■ **Exercise goal**
Restate word for word the lines of the entries below, starting with the line that holds "tap,1368,0.129" and ending with the line that holds "sky130_fd_sc_hd__a21oi_2,120", and no others.
*** Opening of Data ***
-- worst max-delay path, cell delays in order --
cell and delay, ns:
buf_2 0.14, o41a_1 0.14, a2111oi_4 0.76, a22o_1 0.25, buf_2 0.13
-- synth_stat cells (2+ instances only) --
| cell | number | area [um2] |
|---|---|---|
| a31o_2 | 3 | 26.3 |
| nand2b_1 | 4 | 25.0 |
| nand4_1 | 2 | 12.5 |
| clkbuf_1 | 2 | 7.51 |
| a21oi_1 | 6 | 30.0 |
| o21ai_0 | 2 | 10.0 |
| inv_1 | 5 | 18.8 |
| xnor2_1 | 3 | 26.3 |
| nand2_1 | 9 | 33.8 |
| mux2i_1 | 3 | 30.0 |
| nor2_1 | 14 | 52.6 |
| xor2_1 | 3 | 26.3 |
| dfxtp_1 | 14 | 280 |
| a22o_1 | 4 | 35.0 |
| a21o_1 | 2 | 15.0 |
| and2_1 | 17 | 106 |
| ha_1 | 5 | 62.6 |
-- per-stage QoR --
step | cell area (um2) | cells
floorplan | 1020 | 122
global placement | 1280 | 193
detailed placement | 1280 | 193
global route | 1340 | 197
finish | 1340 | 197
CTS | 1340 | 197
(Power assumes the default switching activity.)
<file path="src/rtl/bsg_bp_mem_channel_striper.sv">
// Stripes upstream memory commands across num_chan_p channels by address and
// merges channel responses back upstream in original command order.

module bsg_bp_mem_channel_striper_checker (
    input logic clk_i,
    input logic reset_i,
    input logic push_i,
    input logic pop_i,
    input logic full_i,
    input logic empty_i
);

    // Order FIFO must never overflow or underflow.
    assert property (@(posedge clk_i) disable iff (reset_i) !(push_i && full_i));
    assert property (@(posedge clk_i) disable iff (reset_i) !(pop_i && empty_i));

endmodule

module bsg_bp_mem_channel_striper #(
    parameter int num_chan_p        = 2,
    parameter int cmd_width_p       = 128,
    parameter int resp_width_p      = 128,
    parameter int addr_width_p      = 40,
    parameter int stripe_lsb_p      = 6,
    parameter int hash_en_p         = 0,
    parameter int max_outstanding_p = 8,
    localparam int lg_chan_lp = (num_chan_p > 1) ? $clog2(num_chan_p) : 1,
    localparam int ptr_w_lp   = $clog2(max_outstanding_p),
    localparam int cnt_w_lp   = $clog2(max_outstanding_p + 1)
) (
    input  logic                                    clk_i,
    input  logic                                    reset_i,
    input  logic [cmd_width_p-1:0]                  cmd_i,
    input  logic [addr_width_p-1:0]                 cmd_addr_i,
    input  logic                                    cmd_v_i,
    output logic                                    cmd_ready_and_o,
    output logic [num_chan_p-1:0][cmd_width_p-1:0]  cmd_o,
    output logic [num_chan_p-1:0]                   cmd_v_o,
    input  logic [num_chan_p-1:0]                   cmd_ready_and_i,
    input  logic [num_chan_p-1:0][resp_width_p-1:0] resp_i,
    input  logic [num_chan_p-1:0]                   resp_v_i,
    output logic [num_chan_p-1:0]                   resp_ready_and_o,
    output logic [resp_width_p-1:0]                 resp_o,
    output logic                                    resp_v_o,
    input  logic                                    resp_ready_and_i,
    output logic [cnt_w_lp-1:0]                     outstanding_o
);

    logic [lg_chan_lp-1:0] sel_s;
    logic [lg_chan_lp-1:0] head_s;
    logic                  full_s;
    logic                  empty_s;
    logic                  accept_ok_s;
    logic                  push_s;
    logic                  pop_s;
    logic                  addr_unused_s;

    logic [cnt_w_lp-1:0]   count_q, count_d;
    logic [ptr_w_lp-1:0]   wr_ptr_q, wr_ptr_d;
    logic [ptr_w_lp-1:0]   rd_ptr_q, rd_ptr_d;
    logic [lg_chan_lp-1:0] order_q [max_outstanding_p];

    // Only the stripe field of the address matters; the rest is folded away.
    assign addr_unused_s = ^cmd_addr_i;

    if (num_chan_p == 1) begin : g_single
        assign sel_s = '0;
    end else if (hash_en_p != 0) begin : g_hash
        assign sel_s = cmd_addr_i[stripe_lsb_p +: lg_chan_lp]
                     ^ cmd_addr_i[stripe_lsb_p + lg_chan_lp +: lg_chan_lp];
    end else begin : g_plain
        assign sel_s = cmd_addr_i[stripe_lsb_p +: lg_chan_lp];
    end

    assign full_s        = (count_q == cnt_w_lp'(max_outstanding_p));
    assign empty_s       = (count_q == '0);
    assign head_s        = order_q[rd_ptr_q];
    assign accept_ok_s   = ~full_s & ~reset_i;
    assign push_s        = cmd_v_i & cmd_ready_and_o;
    assign pop_s         = resp_v_o & resp_ready_and_i;
    assign outstanding_o = count_q;

    // Command fan-out: broadcast payload, steer valid to the selected channel.
    always_comb begin
        cmd_o           = '0;
        cmd_v_o         = '0;
        cmd_ready_and_o = cmd_ready_and_i[sel_s] & accept_ok_s;
        for (int c = 0; c < num_chan_p; c++) begin
            cmd_o[c]   = cmd_i;
            cmd_v_o[c] = cmd_v_i & accept_ok_s & (sel_s == lg_chan_lp'(c));
        end
    end

    // Response merge: only the channel at the FIFO head may hand off.
    always_comb begin
        resp_o           = resp_i[head_s];
        resp_v_o         = resp_v_i[head_s] & ~empty_s;
        resp_ready_and_o = '0;
        for (int c = 0; c < num_chan_p; c++) begin
            resp_ready_and_o[c] = resp_ready_and_i & ~empty_s & (head_s == lg_chan_lp'(c));
        end
    end

    // Next-state for pointers and in-flight count.
    always_comb begin
        count_d  = count_q;
        wr_ptr_d = wr_ptr_q;
        rd_ptr_d = rd_ptr_q;
        if (push_s) begin
            wr_ptr_d = wr_ptr_q + ptr_w_lp'(1'b1);
        end else begin
            wr_ptr_d = wr_ptr_q;
        end
        if (pop_s) begin
            rd_ptr_d = rd_ptr_q + ptr_w_lp'(1'b1);
        end else begin
            rd_ptr_d = rd_ptr_q;
        end
        case ({push_s, pop_s})
            2'b10:   count_d = count_q + cnt_w_lp'(1'b1);
            2'b01:   count_d = count_q - cnt_w_lp'(1'b1);
            default: count_d = count_q;
        endcase
    end

    // Pointer and count registers.
    always_ff @(posedge clk_i) begin
        if (reset_i) begin
            count_q  <= '0;
            wr_ptr_q <= '0;
            rd_ptr_q <= '0;
        end else begin
            count_q  <= count_d;
            wr_ptr_q <= wr_ptr_d;
            rd_ptr_q <= rd_ptr_d;
        end
    end

    // Order storage: channel id of each in-flight command.
    always_ff @(posedge clk_i) begin
        if (reset_i) begin
            for (int i = 0; i < max_outstanding_p; i++) begin
                order_q[i] <= '0;
            end
        end else if (push_s) begin
            order_q[wr_ptr_q] <= sel_s;
        end else begin
            order_q[wr_ptr_q] <= order_q[wr_ptr_q];
        end
    end

    bsg_bp_mem_channel_striper_checker u_checker (
        .clk_i   (clk_i),
        .reset_i (reset_i),
        .push_i  (push_s),
        .pop_i   (pop_s),
        .full_i  (full_s),
        .empty_i (empty_s)
    );

endmodule

</file>
<file path="config.mk">
export PLATFORM = sky130hd
export DESIGN_NAME = bsg_bp_mem_channel_striper
export DESIGN_NICKNAME = d
export VERILOG_FILES = /design/src/rtl/bsg_bp_mem_channel_striper.sv
export SDC_FILE = /design/constraint.sdc
export NUM_CORES = 1
export LEC_CHECK = 0
export CORE_AREA = 4 4 322 324
export CTS_CLUSTER_DIAMETER = 40
export DETAILED_ROUTE_END_ITERATION = 16
export DIE_AREA = 0 0 326 328
export GPL_TIMING_DRIVEN = 0
export HOLD_SLACK_MARGIN = 0.08
export SYNTH_ARGS = -nofsm -noshare
export SYNTH_HDL_FRONTEND = slang
export SYNTH_SLANG_ARGS = --single-unit
</file>
<file path="constraint.sdc">
create_clock -name clk_i -period 2.85 [get_ports clk_i]
set_input_delay 0.285 -clock clk_i [delete_from_list [all_inputs] [get_ports clk_i]]
set_output_delay 0.285 -clock clk_i [all_outputs]
set_load 0.02 [all_outputs]
</file>
==> flow_metrics.env <==
export IMPL_outcome="completed"
export IMPL_clk_pin_slew_ps=60
export IMPL_layout_worst_path_cycle_share=0.979
export IMPL_max_clock_path_buffers=2
export IMPL_cts_root_buf="sky130_fd_sc_hd__clkbuf_16"
export IMPL_drtIter0Drc=203
export IMPL_floorplan_initialDensity=0.0454
export IMPL_dp_cells=2538
export IMPL_timing_setup_tns_ps=0
export IMPL_cts_hold_repair_buffers=0
export IMPL_ys_types=33
export IMPL_grt_setup_unrepaired="yes"
export IMPL_power_density_nw_per_um2=241
export IMPL_chipWidth_um=326
export IMPL_setup_violations_final=0
export IMPL_number_of_top_level_pins=826
export IMPL_critPathKind="reg2reg"
export IMPL_ctsHtreeMaxLevel=1
export IMPL_multi_input_area_sq_um=2130
export IMPL_sw_frac_of_total=0.413
export IMPL_rows=117
export IMPL_post_route_drc_count=0
export IMPL_p_int_mw=1.88
export IMPL_synth_seq_area_share=0.109
export IMPL_startpoint_type="register"
export IMPL_number_of_standard_cells_in_the_layout_taps_in_and_fillers_out=2571
export IMPL_grt_start_max_net_pins=14
export IMPL_drt_first_pass_iters=4
export IMPL_totalWireLength_um=56700
export IMPL_ant_nets=0
export IMPL_share_of_post_route_cells_with_drive_strength_above_1=0.449
export IMPL_end_kind="register"
export IMPL_clock_power_share=0.094
export IMPL_mostFrequentLayoutCells="sky130_fd_sc_hd__clkdlybuf4s50_1 (527), sky130_fd_sc_hd__buf_4 (279), sky130_fd_sc_hd__mux2_2 (120)"
export IMPL_final_nets=1631
export IMPL_yosys_register_bits=21
export IMPL_grt_overflow_total=0
export IMPL_timing_critical_path_required_ps=3040
export IMPL_cts_tree="built"
export IMPL_tightestPinTransition_ps=507
export IMPL_max_freq_mhz=358
export IMPL_insertion_delay_ps=250
export IMPL_via_per_inst=2.40
export IMPL_syn_area_per_cell_sq_um=8.97
export IMPL_gp_congestion=0.816
export IMPL_io_buffer_count=658
export IMPL_pwr_share_seq=0.104
export IMPL_initial_antenna_violation_count=50
export IMPL_floorplan_core_area_sq_um=101000
export IMPL_clock_sinks=21
export IMPL_final_max_slew_viol_count=0
export IMPL_timing_max_slew_rel_slack=0.660
export IMPL_netlist_instances=512
export IMPL_regArea_sq_um=502
export IMPL_power_static_leakage_nw=5.23
export IMPL_final_fill_count=11500
export IMPL_drv_max_cap_violation_count=0
export IMPL_timing_critical_path_fanout_max=4
export IMPL_avgRoutedWirePerCell_um=22.1
export IMPL_vias=6174
export IMPL_cts_inserted_buffers=3
export IMPL_dp_hpwl_um=52900
export IMPL_die_area_sq_um=107000
export IMPL_grt_total_usage=0.0985
export IMPL_worst_hold_path_type="reg2reg"
export IMPL_syn_nets=950
export IMPL_vias_in_the_first_global_route=6312
export IMPL_highest_ir_drop_seen_on_vdd_mv=0.189
export IMPL_synth_to_final_area_change_pct=189
export IMPL_layout_cells_most_common="sky130_fd_sc_hd__clkdlybuf4s50_1"
export IMPL_finalHoldViolCount=0
export IMPL_grt_first_pass_wirelength_um=68000
export IMPL_dieHeight_um=328
export IMPL_critPathArrivalTime_ps=2980
export IMPL_syn_area_sq_um=4590
export IMPL_combPwrFrac=0.802
export IMPL_skew_ps=1.56
export IMPL_yosysWarningCount=0
export IMPL_switchingPower_mw=1.33
export IMPL_final_period_minus_worst_setup_slack_ps=2790
## worst paths after layout
| kind | start | to | slack (ps) | cells past startpoint |
|---|---|---|---|---|
| setup / recovery | register | outstanding_o[3]$_SDFFE_PP0P_ | 60 | 11 |
| hold / removal | rd_ptr_q[2]$_SDFFE_PP0P_ | register | 520 | 3 |
| setup reg to reg | register | outstanding_o[3]$_SDFFE_PP0P_ | 60 | 11 |
| hold reg to reg | rd_ptr_q[2]$_SDFFE_PP0P_ | register | 520 | 3 |
## cell usage after synthesis
cell type | number | share of area
sky130_fd_sc_hd__mux2i_4 | 1 | 0.0049
sky130_fd_sc_hd__buf_4 | 265 | 0.43
sky130_fd_sc_hd__mux4_2 | 2 | 0.0098
sky130_fd_sc_hd__o21ai_0 | 1 | 0.0011
sky130_fd_sc_hd__nand2_1 | 8 | 0.0065
sky130_fd_sc_hd__buf_1 | 2 | 0.0016
sky130_fd_sc_hd__a31o_2 | 2 | 0.0038
sky130_fd_sc_hd__edfxtp_1 | 8 | 0.052
sky130_fd_sc_hd__nor3_1 | 5 | 0.0054
sky130_fd_sc_hd__nor2_1 | 18 | 0.015
sky130_fd_sc_hd__nor2b_1 | 2 | 0.0027
sky130_fd_sc_hd__buf_2 | 5 | 0.0054
sky130_fd_sc_hd__a41o_1 | 1 | 0.0022
sky130_fd_sc_hd__a21oi_1 | 8 | 0.0087
sky130_fd_sc_hd__or3_1 | 1 | 0.0014
sky130_fd_sc_hd__clkbuf_1 | 2 | 0.0016
sky130_fd_sc_hd__a2111oi_4 | 1 | 0.0060
sky130_fd_sc_hd__nand2b_1 | 2 | 0.0027
sky130_fd_sc_hd__inv_1 | 8 | 0.0065
sky130_fd_sc_hd__xnor2_1 | 2 | 0.0038
sky130_fd_sc_hd__mux2_2 | 128 | 0.31
sky130_fd_sc_hd__mux2i_1 | 5 | 0.011
sky130_fd_sc_hd__and3_1 | 1 | 0.0014
sky130_fd_sc_hd__and2_1 | 1 | 0.0014
sky130_fd_sc_hd__dfxtp_1 | 13 | 0.057
sky130_fd_sc_hd__xor2_1 | 3 | 0.0057
sky130_fd_sc_hd__a21o_1 | 5 | 0.0082
sky130_fd_sc_hd__nand3_1 | 2 | 0.0022
sky130_fd_sc_hd__a211oi_1 | 1 | 0.0016
sky130_fd_sc_hd__o41a_1 | 1 | 0.0025
sky130_fd_sc_hd__ha_1 | 5 | 0.014
sky130_fd_sc_hd__o21bai_1 | 2 | 0.0033
sky130_fd_sc_hd__fa_1 | 1 | 0.0044
## per-layer routing
metal | GRT usage | vias up | wire, um
li1 | - | 2839 | -
met1 | 0.103 | 2748 | 19900
met2 | 0.153 | 464 | 24800
met3 | 0.0893 | 71 | 11100
met4 | 0.00801 | 52 | 501
met5 | 0 | - | 354
## logic make-up after synthesis
logic type	count (synthesis)	synth area share
AND/OR/NAND/NOR	40	0.0384
AO/OA/AOI/OAI	22	0.0373
XOR/XNOR	5	0.00954
adder cells (fa/ha/maj)	6	0.0180
multiplexers	136	0.339
buffers and inverters	282	0.448
flip-flops	21	0.109
## layout make-up
cell class,count,share of cell area
timing repair buffer,678,0.501
buffer,272,0.161
multi-input combinational,209,0.160
tap,1368,0.129
sequential,21,0.0378
clock buffer,3,0.00566
inverter,8,0.00226
antenna,11,0.00207
clock inverter,1,0.000471
## through the flow
step / total power, mW / util / area, sq um / setup slack [ps] / hold slack, ps
finish: 3.21 / 0.131 / 13300 / 59.3 / 525
global route: 3.41 / 0.131 / 13200 / -74.0 / 577
CTS: 3.28 / 0.130 / 13200 / -157 / 531
detailed placement: 2.95 / 0.127 / 12900 / -1130 / 522
global placement: 2.95 / 0.127 / 12900 / -1150 / 523
floorplan: 1.45 / - / 4600 / 44.4 / 492
## repair_timing
item	CTS	global route
setup endpoints to repair	134	71
cloned	1	2
resized for setup	512	65
pin swaps	1	6
setup buffers	14	4
endpoints found under the hold margin	0	0
## power by group through the flow
| stage | logic, mW | clock network, mW | registers [mW] |
|---|---|---|---|
| final | 2.57 | 0.301 | 0.333 |
| after global routing | 2.76 | 0.323 | 0.335 |
| after CTS | 2.64 | 0.307 | 0.333 |
| after detailed placement | 2.61 | 0 | 0.339 |
| after global placement | 2.61 | 0 | 0.339 |
| after floorplan | 1.11 | 0 | 0.339 |
## worst max-delay path, cell delays in order (launching register included)
cell,delay (ps)
sky130_fd_sc_hd__dfxtp_2,350
sky130_fd_sc_hd__mux4_2,530
sky130_fd_sc_hd__mux2i_4,180
sky130_fd_sc_hd__buf_8,150
sky130_fd_sc_hd__mux2i_4,270
sky130_fd_sc_hd__ha_4,180
sky130_fd_sc_hd__ha_4,190
sky130_fd_sc_hd__a21o_1,160
sky130_fd_sc_hd__a21oi_2,130
sky130_fd_sc_hd__xnor2_1,100
sky130_fd_sc_hd__or3_1,390
sky130_fd_sc_hd__a21oi_2,120
Note: power is estimated with default switching activity, not from simulation.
*** Close of Data ***
■ **Result of this task**
tap,1368,0.129
sequential,21,0.0378
clock buffer,3,0.00566
inverter,8,0.00226
antenna,11,0.00207
clock inverter,1,0.000471
## through the flow
step / total power, mW / util / area, sq um / setup slack [ps] / hold slack, ps
finish: 3.21 / 0.131 / 13300 / 59.3 / 525
global route: 3.41 / 0.131 / 13200 / -74.0 / 577
CTS: 3.28 / 0.130 / 13200 / -157 / 531
detailed placement: 2.95 / 0.127 / 12900 / -1130 / 522
global placement: 2.95 / 0.127 / 12900 / -1150 / 523
floorplan: 1.45 / - / 4600 / 44.4 / 492
## repair_timing
item	CTS	global route
setup endpoints to repair	134	71
cloned	1	2
resized for setup	512	65
pin swaps	1	6
setup buffers	14	4
endpoints found under the hold margin	0	0
## power by group through the flow
| stage | logic, mW | clock network, mW | registers [mW] |
|---|---|---|---|
| final | 2.57 | 0.301 | 0.333 |
| after global routing | 2.76 | 0.323 | 0.335 |
| after CTS | 2.64 | 0.307 | 0.333 |
| after detailed placement | 2.61 | 0 | 0.339 |
| after global placement | 2.61 | 0 | 0.339 |
| after floorplan | 1.11 | 0 | 0.339 |
## worst max-delay path, cell delays in order (launching register included)
cell,delay (ps)
sky130_fd_sc_hd__dfxtp_2,350
sky130_fd_sc_hd__mux4_2,530
sky130_fd_sc_hd__mux2i_4,180
sky130_fd_sc_hd__buf_8,150
sky130_fd_sc_hd__mux2i_4,270
sky130_fd_sc_hd__ha_4,180
sky130_fd_sc_hd__ha_4,190
sky130_fd_sc_hd__a21o_1,160
sky130_fd_sc_hd__a21oi_2,130
sky130_fd_sc_hd__xnor2_1,100
sky130_fd_sc_hd__or3_1,390
sky130_fd_sc_hd__a21oi_2,120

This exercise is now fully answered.